As regards planning, 82% of Agile marketers report that the adoption of Agile has changed marketing planning. Most commonly, they say that annual plans are revised based on monthly or quarterly feedback (29% share), closely followed by the 27% share who say they’ve moved from annual to quarterly planning.
Although the adoption of Agile marketing has had less of an impact on budgeting approaches (64% reporting a change), the most common is the budget being dynamically reallocated on an ongoing basis (30% share). In other possible changes presented, respondents were more likely to move from annual to quarterly (25% share) than semi-annual (5% share) budgeting.
Successes and Benefits
Close to one-quarter (23%) of Agile marketers say that Agile marketing has been very successfully implemented into their marketing team, while an additionally three-quarters (74%) say it has been done somewhat successfully.
Among the benefits that respondents wanted to see, the most widespread achievements due to Agile marketing have been better management of changing priorities (63%), better visibility into project status (63%), improved team productivity (62%) and improved team morale (58%). In another benefit of specific importance during this pandemic era, 56% report that the implementation of Agile marketing has allowed them to better manage remote/distributed teams.

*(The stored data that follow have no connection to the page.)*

`src/rtl/act_pkg.sv`:
```
// Shared constants for the activation repacker: lane counts, lane width and derived bus widths.
// Pure declarations, no logic.
// Used by act_repacker_if, act_fifo and act_repacker.
package act_pkg;

  localparam int ACT_BITS  = 8;                     // one activation channel
  localparam int OUT_LANES = 8;                     // channels per next-layer beat
  localparam int IN_LANES  = 16;                    // channels per layer output vector
  localparam int OUT_W_DEF = ACT_BITS * OUT_LANES;  // 64
  localparam int IN_W_DEF  = ACT_BITS * IN_LANES;   // 128

  // Occupancy counter width: must represent 0..depth inclusive.
  function automatic int lvl_w(input int depth);
    return $clog2(depth) + 1;
  endfunction

endpackage

```
`src/rtl/act_repacker_if.sv`:
```
// Capture/drain bus between upstream layer, repacker and next layer.
// Combinational signal bundle, no latency.
// Upstream side has no backpressure; downstream side is valid/ready.
// Ports: in_valid/in_act (capture strobe + vector), out_act/out_valid/out_ready (beat handshake).
interface act_repacker_if import act_pkg::*; #(
  parameter int IN_W  = IN_W_DEF,
  parameter int OUT_W = OUT_W_DEF
);

  logic             in_valid;
  logic [IN_W-1:0]  in_act;
  logic [OUT_W-1:0] out_act;
  logic             out_valid;
  logic             out_ready;

  // master: the environment (upstream producer + downstream consumer)
  modport master (output in_valid, output in_act, output out_ready,
                  input  out_act,  input  out_valid);

  // slave: the repacker itself
  modport slave  (input  in_valid, input  in_act,  input  out_ready,
                  output out_act,  output out_valid);

endinterface

```
`src/rtl/act_fifo.sv`:
```
// Entry storage for the repacker: DEPTH x W circular buffer with write/read pointers.
// Synchronous write, combinational head read (zero read latency).
// No full/empty tracking here; the owner guarantees wr_en only when space and rd_en only when occupied.
// Ports: clk, rst (sync, active-high), wr_en/wr_dat (push), rd_en (pop head), rd_dat (head entry).
module act_fifo import act_pkg::*; #(
  parameter int W     = IN_W_DEF,
  parameter int DEPTH = 4
) (
  input  logic         clk,
  input  logic         rst,
  input  logic         wr_en,
  input  logic [W-1:0] wr_dat,
  input  logic         rd_en,
  output logic [W-1:0] rd_dat
);

  localparam int PW = $clog2(DEPTH);

  logic [W-1:0]  mem [DEPTH];
  logic [PW-1:0] wr_ptr;
  logic [PW-1:0] rd_ptr;

  // DEPTH is a power of two, so natural pointer overflow is the modulo wrap.
  always_ff @(posedge clk) begin
    if (rst) begin
      wr_ptr <= '0;
      rd_ptr <= '0;
    end else begin
      if (wr_en) wr_ptr <= wr_ptr + PW'(1);
      if (rd_en) rd_ptr <= rd_ptr + PW'(1);
    end
  end

  // Storage itself is not reset; a write during reset is suppressed so a
  // capture strobe coinciding with reset cannot leave a stale entry behind.
  always_ff @(posedge clk) begin
    if (wr_en && !rst) mem[wr_ptr] <= wr_dat;
  end

  assign rd_dat = mem[rd_ptr];

endmodule

```
`src/rtl/act_repacker.sv`:
```
// Repacks IN_W-bit layer outputs into two OUT_W-bit beats (low channels first) for the next layer.
// Latency: capture in cycle N gives out_valid in N+1 when empty; beats hold while out_ready is low.
// Upstream cannot be stalled: captures arriving while full (and no entry freed that cycle) are dropped and counted.
// Ports: clk, rst (sync, active-high), bus (act_repacker_if.slave), level (occupancy 0..DEPTH),
//        overflow (sticky drop flag), drop_cnt (saturating drop count).
module act_repacker import act_pkg::*; #(
  parameter int IN_W  = IN_W_DEF,
  parameter int OUT_W = OUT_W_DEF,
  parameter int DEPTH = 4
) (
  input  logic                       clk,
  input  logic                       rst,
  act_repacker_if.slave              bus,
  output logic [$clog2(DEPTH):0]     level,
  output logic                       overflow,
  output logic [7:0]                 drop_cnt
);

  localparam int LW = $clog2(DEPTH) + 1;

  logic [LW-1:0]   level_q;
  logic            half_q;      // 0: head entry shows beat 0, 1: beat 1
  logic            ovf_q;
  logic [7:0]      drop_q;
  logic [IN_W-1:0] head;

  logic full;
  logic xfer;
  logic pop;
  logic accept;
  logic drop;

  assign full   = (level_q == LW'(DEPTH));
  assign xfer   = bus.out_valid && bus.out_ready;
  // An entry is freed only when its second beat leaves.
  assign pop    = xfer && half_q;
  // The slot freed by a same-cycle beat-1 transfer is reusable immediately,
  // so a full buffer still accepts a capture in that cycle.
  assign accept = bus.in_valid && (!full || pop);
  assign drop   = bus.in_valid && full && !pop;

  act_fifo #(
    .W     (IN_W),
    .DEPTH (DEPTH)
  ) u_fifo (
    .clk    (clk),
    .rst    (rst),
    .wr_en  (accept),
    .wr_dat (bus.in_act),
    .rd_en  (pop),
    .rd_dat (head)
  );

  always_ff @(posedge clk) begin
    if (rst) begin
      level_q <= '0;
      half_q  <= 1'b0;
      ovf_q   <= 1'b0;
      drop_q  <= '0;
    end else begin
      if (xfer) half_q <= !half_q;

      case ({accept, pop})
        2'b10:   level_q <= level_q + LW'(1);
        2'b01:   level_q <= level_q - LW'(1);
        default: level_q <= level_q;
      endcase

      if (drop) begin
        ovf_q <= 1'b1;
        if (drop_q != 8'hFF) drop_q <= drop_q + 8'd1;
      end
    end
  end

  assign bus.out_valid = (level_q != '0);
  assign bus.out_act   = half_q ? head[IN_W-1:OUT_W] : head[OUT_W-1:0];
  assign level         = level_q;
  assign overflow      = ovf_q;
  assign drop_cnt      = drop_q;

endmodule
```
`src/flat_wrapper.sv`:
```
// flat-port wrapper written by rule: the top's interface ports become plain ports
module act_repacker_flat import act_pkg::*;
#(
  parameter int IN_W  = IN_W_DEF,
  parameter int OUT_W = OUT_W_DEF,
  parameter int DEPTH = 4
)
  (clk, rst, level, overflow, drop_cnt, bus_in_valid, bus_in_act, bus_out_ready, bus_out_act, bus_out_valid);
  act_repacker_if #(.IN_W(IN_W), .OUT_W(OUT_W)) bus_i ();
  input  logic clk;
  input  logic rst;
  output logic [$clog2(DEPTH):0] level;
  output logic overflow;
  output logic [7:0] drop_cnt;
  input wire logic [$bits(bus_i.in_valid)-1:0] bus_in_valid;
  input wire logic [$bits(bus_i.in_act)-1:0] bus_in_act;
  input wire logic [$bits(bus_i.out_ready)-1:0] bus_out_ready;
  output wire logic [$bits(bus_i.out_act)-1:0] bus_out_act;
  output wire logic [$bits(bus_i.out_valid)-1:0] bus_out_valid;
  assign bus_i.in_valid = bus_in_valid;
  assign bus_i.in_act = bus_in_act;
  assign bus_i.out_ready = bus_out_ready;
  assign bus_out_act = bus_i.out_act;
  assign bus_out_valid = bus_i.out_valid;
  act_repacker #(.IN_W(IN_W), .OUT_W(OUT_W), .DEPTH(DEPTH)) u_core (.clk(clk), .rst(rst), .bus(bus_i), .level(level), .overflow(overflow), .drop_cnt(drop_cnt));
endmodule
```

These are reflected in the ways Agile marketing is being measured, starting with effectiveness (60%) but also extending to efficiency (46%) and employee engagement/happiness (40%).
Agile Outside of Marketing?
Among Agile’s benefits, relatively few (43%) say that they have been better able to align with teams outside of marketing. However, this may grow as other teams also adopt an Agile methodology. For example, the report notes that the 33% of sales teams currently using Agile represents a significant hike from 18% in the previous study. Meanwhile, adoption is already experiencing higher levels of take-up among IT (48%) and product development/management (43%) teams.
Overall, 3 in 4 (74% of) Agile marketers believe it would be easier for them to work with other departments if they followed an Agile methodology.
Within the marketing team itself, the most common use of Agile is for social media (62%), followed by marketing operations (56%), website (56%) and creative services, content creation, and operations (56%). This is a change from the last survey, when its use was broadest for creative services. Last year, a study from Bynder found 9 in 10 (89%) respondents believing that technology would significantly or somewhat help creativity in their marketing department, with one of the best uses of creative automation being to enable agile marketing to drive experimentation.
For more, download AgileSherpa’s report here.
About the Data: The results are based on a January survey of 513 B2B and B2C marketers, 90% of whom work for companies headquartered in North America.